Conversational Decision Support for Information Search Under Uncertainty: Effects of Gist and Verbatim Feedback
Kexin Quan, Jessie Chin
TL;DR
This work investigates how feedback representation in AI-assisted decision support influences information search under uncertainty. By introducing SERA, which delivers gist or verbatim summaries during sequential information sampling, the authors examine effects on decision accuracy, confidence, and search behavior across three uncertainty environments. Across two experiments, SERA improved outcomes, with gist feedback promoting efficient, meaning-based stopping and verbatim feedback fostering extended, attribute-heavy exploration; environmental uncertainty moderated these effects. The findings support adaptive, environment-aware feedback as a design lever for human–AI decision support and have implications for making search and stopping central in complex information tasks.
Abstract
Many real-world decisions rely on information search, where people sample evidence and decide when to stop under uncertainty. The uncertainty in the environment, particularly how diagnostic evidence is distributed, causes complexities in information search, further leading to suboptimal decision-making outcomes. Yet AI decision support often targets outcome optimization, and less is known about how to scaffold search without increasing cognitive load. We introduce SERA, an LLM-based assistant that provides either gist or verbatim feedback during search. Across two experiments (N1=54, N2=54), we examined decision-making outcomes and information search in SERA-Gist, SERA-Verbatim, and a no-feedback baseline across three environments varying in uncertainty.

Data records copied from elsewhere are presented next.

`src/rtl/p2c_pkg.sv`:
```
// Shared types and constants of the polar_to_cartesian CORDIC pipeline.
// Used by every design module of the block (not by p2c_checker); depends on nothing.
package p2c_pkg;

    localparam int ROTATION_STAGES = 16;
    localparam int TABLE_LEN       = 24;
    localparam int STAGE_COUNT     = (ROTATION_STAGES > TABLE_LEN) ? TABLE_LEN : ROTATION_STAGES;
    localparam int SHIFT_W         = $clog2(TABLE_LEN);

    localparam int VEC_W   = 35;
    localparam int ANGLE_W = 32;
    localparam int COORD_W = 17;

    localparam logic signed [16:0] HALF_TURN    = 17'sd23040;
    localparam logic signed [16:0] FULL_TURN    = 17'sd46080;
    localparam logic signed [16:0] QUARTER_TURN = 17'sd11520;
    localparam logic [29:0]        GAIN_Q30     = 30'd652032874;
    localparam logic signed [20:0] OUT_LIMIT    = 21'sd65535;

    // atan(2^-i) in degrees, scaled by 2^23
    localparam logic signed [ANGLE_W-1:0] ATAN_TABLE [TABLE_LEN] = '{
        32'sd377487360, 32'sd222843801, 32'sd117744544, 32'sd59768969,
        32'sd30000467,  32'sd15014858,  32'sd7509261,   32'sd3754860,
        32'sd1877459,   32'sd938733,    32'sd469367,    32'sd234683,
        32'sd117342,    32'sd58671,     32'sd29335,     32'sd14668,
        32'sd7334,      32'sd3667,      32'sd1833,      32'sd917,
        32'sd458,       32'sd229,       32'sd115,       32'sd57
    };

    typedef struct packed {
        logic signed [VEC_W-1:0]   x;
        logic signed [VEC_W-1:0]   y;
        logic signed [ANGLE_W-1:0] z;
        logic                      negate;
    } vec_t;

endpackage

```
`src/rtl/p2c_cell.sv`:
```
// One CORDIC rotation cell: a micro-rotation by the given shift and arctangent.
// Depends on p2c_pkg.
module p2c_cell (
    input  logic                                 clk,
    input  logic                                 rst_n,
    input  logic [p2c_pkg::SHIFT_W-1:0]          shift_amt,
    input  logic signed [p2c_pkg::ANGLE_W-1:0]   atan_val,
    input  logic                                 in_valid,
    output logic                                 in_ready,
    input  p2c_pkg::vec_t                        in_data,
    output logic                                 out_valid,
    input  logic                                 out_ready,
    output p2c_pkg::vec_t                        out_data
);

    logic                              valid_reg;
    p2c_pkg::vec_t                     data_reg;
    p2c_pkg::vec_t                     data_next;
    logic signed [p2c_pkg::VEC_W-1:0]  dx;
    logic signed [p2c_pkg::VEC_W-1:0]  dy;
    logic                              advance;

    always_comb
    begin
        dx        = in_data.y >>> shift_amt;
        dy        = in_data.x >>> shift_amt;
        data_next = in_data;
        // rotate toward zero residual angle
        if (!in_data.z[p2c_pkg::ANGLE_W-1])
        begin
            data_next.x = in_data.x - dx;
            data_next.y = in_data.y + dy;
            data_next.z = in_data.z - atan_val;
        end
        else
        begin
            data_next.x = in_data.x + dx;
            data_next.y = in_data.y - dy;
            data_next.z = in_data.z + atan_val;
        end
    end

    assign advance   = !valid_reg || out_ready;
    assign in_ready  = advance;
    assign out_valid = valid_reg;
    assign out_data  = data_reg;

    always_ff @(posedge clk or negedge rst_n)
    begin
        if (!rst_n)
        begin
            valid_reg <= 1'b0;
        end
        else if (advance)
        begin
            valid_reg <= in_valid;
        end
    end

    always_ff @(posedge clk)
    begin
        if (advance && in_valid)
        begin
            data_reg <= data_next;
        end
    end

endmodule

```
`config.mk`:
```
export PLATFORM = sky130hd
export DESIGN_NAME = p2c_cell
export DESIGN_NICKNAME = d
export VERILOG_FILES = /design/src/rtl/p2c_pkg.sv /design/src/rtl/p2c_cell.sv
export SDC_FILE = /design/constraint.sdc
export NUM_CORES = 1
export LEC_CHECK = 0
export BUFFER_PORTS_ARGS = -buffer_cell sky130_fd_sc_hd__buf_2
export CAP_MARGIN = 5
export CORE_ASPECT_RATIO = 1.4
export CORE_MARGIN = 2
export CORE_UTILIZATION = 59
export CTS_CLUSTER_DIAMETER = 30
export CTS_CLUSTER_SIZE = 8
export DETAILED_ROUTE_END_ITERATION = 8
export PLACE_DENSITY = 0.93
export SLEW_MARGIN = 20
export SYNTH_ARGS = -nofsm -noshare
export SYNTH_HDL_FRONTEND = slang
export SYNTH_SLANG_ARGS = --single-unit
```
`constraint.sdc`:
```
create_clock -name clk -period 3.6 [get_ports clk]
set_input_delay 0.36 -clock clk [delete_from_list [all_inputs] [get_ports clk]]
set_output_delay 0.36 -clock clk [all_outputs]
set_load 0.03 [all_outputs]
```
==> key figures, run 1 <==
Logic synthesis
  – Adder-cell share of the synthesized area: 8.91%
  – Synth area leaders: edfxtp_1 20%, mux4_2 13%, ha_1 8.5%
  – Synth Warn #: 0
  – Post-synthesis mux area share: 20.6%
  – Sequential area share after synthesis: 20.6%
  – Post-Syn Area per Cell: 9.44 um^2
  – Synthesized Nets: 1854
  – Synth area leader: edfxtp_1
  – Unique masters post-synth: 92
  – Largest family of logic cells by synthesized area: multiplexers
  – Synth Area in Simple Gates: 14.5%
  – Mapped Area: 15100 um^2
  – Main synth FF type: edfxtp_1
  – Synth Area in XOR/XNOR: 10.7%
  – Register bit total from synthesis: 104
  – Mapped Cells: 1604
  – Number of enable flip-flop cells after synthesis: 103
  – Complex-gate fraction of the synthesized area: 20.5%
  – Post-synthesis async set-or-reset flop share: 0.962%
  – Synth top area share: 20.4%

Placed design
  – Placed Cells: 2674
  – Port-buffer cells: 248
  – Setup WS pre-CTS: -2.48 ns
  – Gpl congestion: 1.25
  – DP HPWL: 54900 um

Status
  – Exit stage: global routing (5_1_grt)
  – Run Error: [ERROR GRT-0116] Global routing finished with congestion. Check the congestion regions in the DRC Viewer.
  – Outcome: did not finish

Floorplanning
  – Die Wd: 139 um
  – Die H: 194 um
  – Initial Util: 59.8%
  – FP Rows: 69
  – I/O pin cnt: 249

Global routing
  – Largest net degree at the start of global routing: 54
  – Grt total ovfl: 397
  – All-Layer GR Usage: 82.2%
  – First-pass GRT wire length: 172000 um
  – Number of global-route vias before repair: 25200

Clock tree
  – H-tree depth: 3
  – Clock Path Buffers: 2
  – Root Buffer: clkbuf_16
  – TritonCTS buffer count: 9
  – CTS Sinks: 104
[synth_stat cells, drive strengths merged, types with 11 or more instances]
cell type / count
a31oi: 31
and3: 15
o21bai: 16
buf: 47
nor4: 11
mux2: 24
a211oi: 20
and2: 19
nand3: 23
nor3: 24
mux4: 101
xor2: 78
o21a: 21
a21oi: 151
nand2b: 24
mux2i: 52
inv: 39
o211ai: 16
xnor2: 107
edfxtp: 103
ha: 103
nor2b: 22
nand2: 117
o22ai: 12
nor2: 126
clkbuf: 36
o21ai: 67
a21o: 54
[layer usage]
layer | overflow | global-route usage, %
met2 | 222 | 96.3
met4 | 146 | 84.8
met5 | 3 | 41.7
met1 | 14 | 79.4
met3 | 12 | 71.2
[stage by stage]
stage	hold WS (ns)	area, um^2	utilization, %
floorplan	0.0644	15500	-
global placement	0.134	21100	83.4
detailed placement	0.136	21100	83.4
CTS	0.163	22700	89.6
[logic make-up after synthesis]
logic type	after synthesis
fa+ha+maj	106
xor+xnor	185
simple gates	435
mux	177
buf+inv	122
compound gates	475
flops	104
[what timing repair did]
item,CTS
endpoints found under the hold margin,1
hold buffers,1
pin swaps,91
buffers inserted,72
gates resized for setup,158
setup endpoints to repair,68
gates cloned,3
==> run 2: changes to the inputs <==
CORE_ASPECT_RATIO = default   (was 1.4)
CORE_UTILIZATION = 40   (was 59)
CTS_CLUSTER_DIAMETER = default   (was 30)
CTS_CLUSTER_SIZE = default   (was 8)
PLACE_DENSITY = default   (was 0.93)
PLACE_DENSITY_LB_ADDON = 0.15   (was default)
==> run 2 against run 1 <==
  * Synthesized cell count unchanged
  * The flow now finishes, with violations (negative setup slack)
  * Area after synthesis unchanged
==> key figures, run 2 <==
Status
  – Outcome: finished with violations
  – Failing checks: negative setup slack

Floorplanning
  – FP Rows: 71
  – Initial Util: 40.4%
  – Core ar.: 37500 um^2
  – I/O pin cnt: 249
  – Die area: 39400 um^2
  – Die H: 199 um
  – Die Wd: 199 um

Run
  – Max_cap viols: 0

Critical path
  – Startpoint types: primary input
  – Worst Reg-to-Reg Cells: 3
  – R2R Setup Slk: 1.78 ns
  – FF-to-FF Start: out_valid$_DFFE_PN0N_
  – Crit-path max FO: 7
  – CP arrival: 5.38 ns
  – Crit-path most repeated cell: a221o_1
  – Cell Chain, Critical Path: buf_16, mux4_2, mux2_4, a221o_1, or4_4, nand4b_1, or2_4, nor2_4, nor2_2, xnor2_1, ha_1, a21o_1, a221o_1, a221o_1, a221o_1, a21oi_4, o31ai_4, buf_4, buf_6, a21oi_2, xnor2_1
  – Critical Path Sink Type: register
  – CP top delay family: compound AO/OA/AOI/OAI gates
  – WS Path Type: in -> reg
  – WP data required: 3.75 ns
  – Largest stage delay, worst path: 0.60 ns
  – Worst R2R End: out_data[61]$_DFFE_PP_
  – CP max stage cell: or4_4
  – Worst path bufs/invs: 3

Clock tree
  – Clock-pin slew on the worst setup and hold paths: 0.08 ns
  – CTS tree: yes
  – TritonCTS buffer count: 9
  – H-tree depth: 3
  – CTS Sinks: 104
  – Clock Path Buffers: 2
  – Skew-Pair Late Insertion Delay: 0.40 ns
  – Root Buffer: clkbuf_16

Drt
  – Total Wirelength: 64600 um
  – Vias per cell: 5.63
  – Via count: 16894
  – Routed WL per cell: 21.5 um
  – DR pass1 iterations: 5
  – Remaining antenna violation count: 0
  – Detailed Route Iter0 Violations: 934
  – DRC Markers: 0

Placed design
  – DP Area: 21700 um^2
  – Placed Cells: 2910
  – Setup WS pre-CTS: -2.43 ns
  – DP HPWL: 51000 um
  – Gpl congestion: 0.996
  – Port-buffer cells: 248

Cells and area
  – Final cell count without fillers: 3000
  – Most common cell after layout, fill and taps aside: buf_4
  – Layout cells sized above 1: 52.5%
  – Antenna Cells: 0
  – Finished Cell Area: 23800 um^2
  – Max reg flops: 103
  – Commonest non-fill, non-tap cells in the layout: 641 x buf_4, 243 x buf_2, 110 x nand2_1, 103 x nor2_1, 103 x edfxtp_1
  – Area growth syn-to-layout: 57.0%
  – Fin nets: 2734

Logic synthesis
  – Unique masters post-synth: 92
  – Sequential area share after synthesis: 20.6%
  – Number of enable flip-flop cells after synthesis: 103
  – Synth cell count leaders: 150 x a21oi_1, 125 x nor2_1, 117 x nand2_1, 107 x xnor2_1
  – Synthesized Nets: 1854
  – Synth top area share: 20.4%
  – Register bit total from synthesis: 104
  – Synth Area in Simple Gates: 14.5%
  – Top-count cell post-synth: a21oi_1
  – Synth area leader: edfxtp_1
  – Synth area leaders: edfxtp_1 20%, mux4_2 13%, ha_1 8.5%
  – Mapped Cells: 1604
  – Synth Warn #: 0
  – Adder-cell share of the synthesized area: 8.91%
  – Largest family of logic cells by synthesized area: multiplexers
  – Post-synthesis mux area share: 20.6%
  – Post-Syn Area per Cell: 9.44 um^2
  – Post-synthesis async set-or-reset flop share: 0.962%
  – Mapped Area: 15100 um^2
  – Complex-gate fraction of the synthesized area: 20.5%
  – Main synth FF type: edfxtp_1
  – Synth Area in XOR/XNOR: 10.7%

STA
  – Final min period: 5.23 ns
  – Slew headroom: 50.3%
  – RSZ-0062 raised after global routing: yes
  – Fin. Hold Viols: 0
  – Worst-Margin Slew: 0.739 ns
  – Sum Neg Setup Slack: -63.92 ns
  – Final worst slack: -1.63 ns
  – Final setup violation count: 63
  – Setup Skew: 0.0158 ns
  – Period utilisation layout: 145%
  – Fmax: 191 MHz
  – Final Max Tran Viols: 0

Hold path
  – Hold Path End: out_data[0]$_DFFE_PP_
  – Hold depth: 1
  – HP Start: in_data[0]
  – Hold Path Class: in -> reg

Power
  – Pleak: 10.7 nW
  – PD cells: 367 nW/um^2
  – Final Power: 8.73 mW
  – Max VDD drop: 0.000276 V

Global routing
  – First-pass GRT wire length: 95500 um
  – Grt total ovfl: 0
  – Number of global-route vias before repair: 16887
  – Largest net degree at the start of global routing: 66
  – All-Layer GR Usage: 32.0%
  – Antenna violations before repair: 0
## run 2: cell counts after synthesis
No cell type changed its count.
## run 2: layer usage
metal	track usage (%)	wire (um)
met1	39.9	26500
met2	55.2	31600
met3	3.44	3480
met4	15.7	3010
met5	0	0
## run 2: worst max path at each step
stage / startpoint / slack, ns / endpoint / cells after the start
3_5_place_dp: shift_amt[0] / -2.43 / out_data[66]$_DFFE_PP_ / 22
5_1_grt: shift_amt[1] / -1.82 / out_data[67]$_DFFE_PP_ / 28
2_1_floorplan: shift_amt[1] / -1.85 / out_data[101]$_DFFE_PP_ / 20
6_report: shift_amt[1] / -1.63 / out_data[97]$_DFFE_PP_ / 21
3_3_place_gp: shift_amt[0] / -2.36 / out_data[66]$_DFFE_PP_ / 24
4_1_cts: shift_amt[1] / -1.59 / out_data[99]$_DFFE_PP_ / 20
## run 2: area by class of cell
type	instances	area [um^2]
multi-input combinational	1378	12600
fill	3211	13700
clock inverter	5	62.6
sequential	104	3120
timing repair buffer	952	6970
tap	511	639
clock buffer	11	243
inverter	39	149
## run 2: per-stage QoR
stage,hold slack [ns],utilization (%)
2_1_floorplan,0.0644,-
3_3_place_gp,0.136,58.0
3_5_place_dp,0.138,58.0
4_1_cts,0.136,61.2
5_1_grt,0.148,63.4
6_report,0.150,63.4
## run 2: worst reg2reg max path, stage by stage (launching register included)
cell and delay (ns):
dfrtp_1 0.37, nand2b_1 0.12, and2_4 0.51, buf_12 0.39
## run 2: kinds of logic (layout without fill, tap and decap cells)
group	after synthesis	count (layout)
AOI/OAI and AO/OA	475	475
and+or+nand+nor	435	435
xor gates and xnor gates	185	185
muxes	177	177
buffers and inverters	122	1007
adders and majority gates	106	106
DFF	104	104
## run 2: where the power goes
part | total (mW) | internal [mW] | switching [mW] | leakage [nW]
sequential | 1.76 | 1.70 | 0.0551 | 0.991
clock | 1.11 | 0.567 | 0.543 | 0.148
combinational | 5.86 | 2.84 | 3.02 | 9.57
total | 8.73 | 5.11 | 3.62 | 10.7
## run 2: timing repair
item,in CTS,in global routing
gates resized for setup,144,130
hold endpoints to repair,1,0
hold buffers,1,0
pin swaps,72,104
setup buffers,48,45
cloned,1,0
setup endpoints to repair,66,67
Note: power is estimated with default switching activity, not from simulation.
==> run 3: changes to the inputs <==
PLACE_DENSITY = 0.61   (was default)
PLACE_DENSITY_LB_ADDON = default   (was 0.15)
REMOVE_ABC_BUFFERS = 1   (was default)
==> run 3 against run 2 <==
  * The flow still finishes with violations (negative setup slack)
  * Non-clock buffer count is 45 higher
  * Wire length increased by 2.5%
  * Sequential power about the same
  * Final cell count is 1.6% higher
  * Clock power down 5%
  * Maximum frequency decreased by 1.8%
  * Via count increased by 3.5%
  * Critical path type unchanged
  * Critical endpoint is now out_data[66]$_DFFE_PP_
  * Largest cell class unchanged
==> key figures, run 3 (same netlist as run 2, synthesis figures left out) <==
Power
  – Pleak: 11.0 nW
  – PD cells: 364 nW/um^2
  – Max VDD drop: 0.000267 V

STA
  – Fmax: 188 MHz
  – Final Max Tran Viols: 0
  – RSZ-0062 raised after global routing: yes
  – Setup Skew: 0.00583 ns
  – Worst-Margin Slew: 0.748 ns
  – Slew headroom: 49.9%
  – Sum Neg Setup Slack: -69.11 ns
  – Period utilisation layout: 148%
  – Final min period: 5.32 ns
  – Final setup violation count: 58
  – Final worst slack: -1.72 ns
  – Fin. Hold Viols: 0
  – Worst hold slack: 0.143 ns

Floorplanning
  – Die Wd: 199 um
  – FP Rows: 71
  – I/O pin cnt: 249
  – Die area: 39400 um^2
  – Die H: 199 um
  – Core ar.: 37500 um^2
  – Initial Util: 40.4%

Clock tree
  – Skew-Pair Late Insertion Delay: 0.39 ns
  – Clock Path Buffers: 2
  – H-tree depth: 3
  – TritonCTS buffer count: 9
  – CTS Sinks: 104
  – Root Buffer: clkbuf_16
  – Clock-pin slew on the worst setup and hold paths: 0.08 ns
  – CTS tree: yes

Placed design
  – Port-buffer cells: 248
  – DP HPWL: 52000 um
  – Gpl congestion: 1.00
  – DP Area: 21700 um^2

Drt
  – Vias per cell: 5.74
  – DRC Markers: 0
  – Total Wirelength: 66200 um
  – Via count: 17490
  – Remaining antenna violation count: 0
  – Detailed Route Iter0 Violations: 1221
  – DR pass1 iterations: 5
  – Routed WL per cell: 21.7 um

Critical path
  – R2R Setup Slk: 2.04 ns
  – Crit-path max FO: 7
  – CP arrival: 5.56 ns
  – Startpoint types: primary input
  – Critical Path Sink Type: register
  – WS Path Type: in -> reg
  – WP data required: 3.84 ns

Run
  – Max_cap viols: 0

Global routing
  – All-Layer GR Usage: 32.8%
  – Grt total ovfl: 0
  – Largest net degree at the start of global routing: 104
  – Antenna violations before repair: 0
  – First-pass GRT wire length: 98200 um
  – Number of global-route vias before repair: 17506

Cells and area
  – Most common cell after layout, fill and taps aside: buf_4
  – Commonest non-fill, non-tap cells in the layout: 673 x buf_4, 239 x buf_2, 110 x nand2_1, 103 x nor2_1, 103 x edfxtp_1
  – Finished Cell Area: 24300 um^2
  – Area growth syn-to-layout: 60.5%
  – Max reg flops: 103
  – Fin nets: 2779
  – Layout cells sized above 1: 54.3%
  – Final Core Density: 64.8%

Status
  – Failing checks: negative setup slack
  – Outcome: finished with violations

Hold path
  – Hold Path Class: in -> reg
[run 3: critical path, stage by stage]
cell      delay [ns]
buf_16          0.11
buf_12          0.15
mux4_2          0.52
mux4_2          0.53
mux2_4          0.34
inv_4           0.07
ha_4            0.13
inv_2           0.04
a221oi_2        0.21
nand4_1         0.17
buf_6           0.17
nor4b_4         0.21
buf_4           0.19
nor2_4          0.04
xnor2_2         0.16
ha_4            0.30
nand3_4         0.09
nor2_4          0.19
and2_4          0.17
a22o_1          0.17
nor2_4          0.06
a31oi_4         0.21
a41o_1          0.25
nor4_2          0.07
or4_1           0.52
o211ai_1        0.10
[run 3: power by group]
group / switching [mW] / leakage [nW] / internal, mW
clock: 0.514 / 0.147 / 0.543
sequential: 0.0584 / 0.991 / 1.70
combinational: 3.08 / 9.84 / 2.94
total: 3.65 / 11.0 / 5.19
[run 3: layout make-up]
| cell class | count | area [um^2] |
|---|---|---|
| flip-flops and latches | 104 | 3120 |
| well taps | 511 | 639 |
| multi-input cells | 1378 | 12700 |
| repair buffers | 997 | 7420 |
| fillers | 3083 | 13200 |
| diodes | 3 | 7.51 |
| clock buffers | 10 | 229 |
| inverters | 39 | 151 |
| clock inverters | 6 | 66.3 |
[run 3: stage by stage]
| stage | worst slack [ns] | cells | total power, mW |
|---|---|---|---|
| after CTS | -1.71 | 3021 | 8.43 |
| after floorplan | -1.99 | 1521 | 4.50 |
| final | -1.72 | 3048 | 8.84 |
| after global placement | -2.46 | 2961 | 6.82 |
| after global routing | -1.81 | 3045 | 9.33 |
| after detailed placement | -2.70 | 2961 | 6.88 |
[run 3: per-layer routing]
| layer | vias to the layer above | share of wire [%] | track usage (%) |
|---|---|---|---|
| li1 | 8052 | - | - |
| met1 | 8538 | 40 | 40.5 |
| met2 | 750 | 48 | 55.9 |
| met3 | 150 | 8.2 | 6.75 |
| met4 | 0 | 4.3 | 13.4 |
| met5 | - | 0 | 0 |
[run 3: repair_timing]
item | in CTS | in global routing
pin swaps | 125 | 146
endpoints found under the hold margin | 1 | 0
setup endpoints to repair | 66 | 69
hold buffers | 1 | 0
cloned | 2 | 1
resized for setup | 226 | 187
setup buffers | 48 | 45
[run 3: worst paths after layout]
check | startpoint | end | cells after the start
max in group asynchronous | rst_n | out_valid$_DFFE_PN0N_ | 2
worst max-delay path | shift_amt[1] | out_data[66]$_DFFE_PP_ | 26
worst min register to register | out_valid$_DFFE_PN0N_ | out_valid$_DFFE_PN0N_ | 2
worst min-delay path | in_data[0] | out_data[0]$_DFFE_PP_ | 1
min in group asynchronous | rst_n | out_valid$_DFFE_PN0N_ | 2
worst max register to register | out_valid$_DFFE_PN0N_ | out_data[52]$_DFFE_PP_ | 3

The uncertainty in environment is operationalized by the perceived gain of information across the course of sampling, which individuals may experience diminishing return of information gain (decremental; low-uncertainty), or a local drop of information gain (local optimum; medium-uncertainty), or no patterns in information gain (high-uncertainty), as they search more. Individuals show more accurate decision outcomes and are more confident with SERA support, especially under higher uncertainty. Gist feedback was associated with more efficient integration and showed a descriptive pattern of reduced oversampling, while verbatim feedback promoted more extensive exploration. These findings establish feedback representation as a design lever when search matters, motivating adaptive systems that match feedback granularity to uncertainty.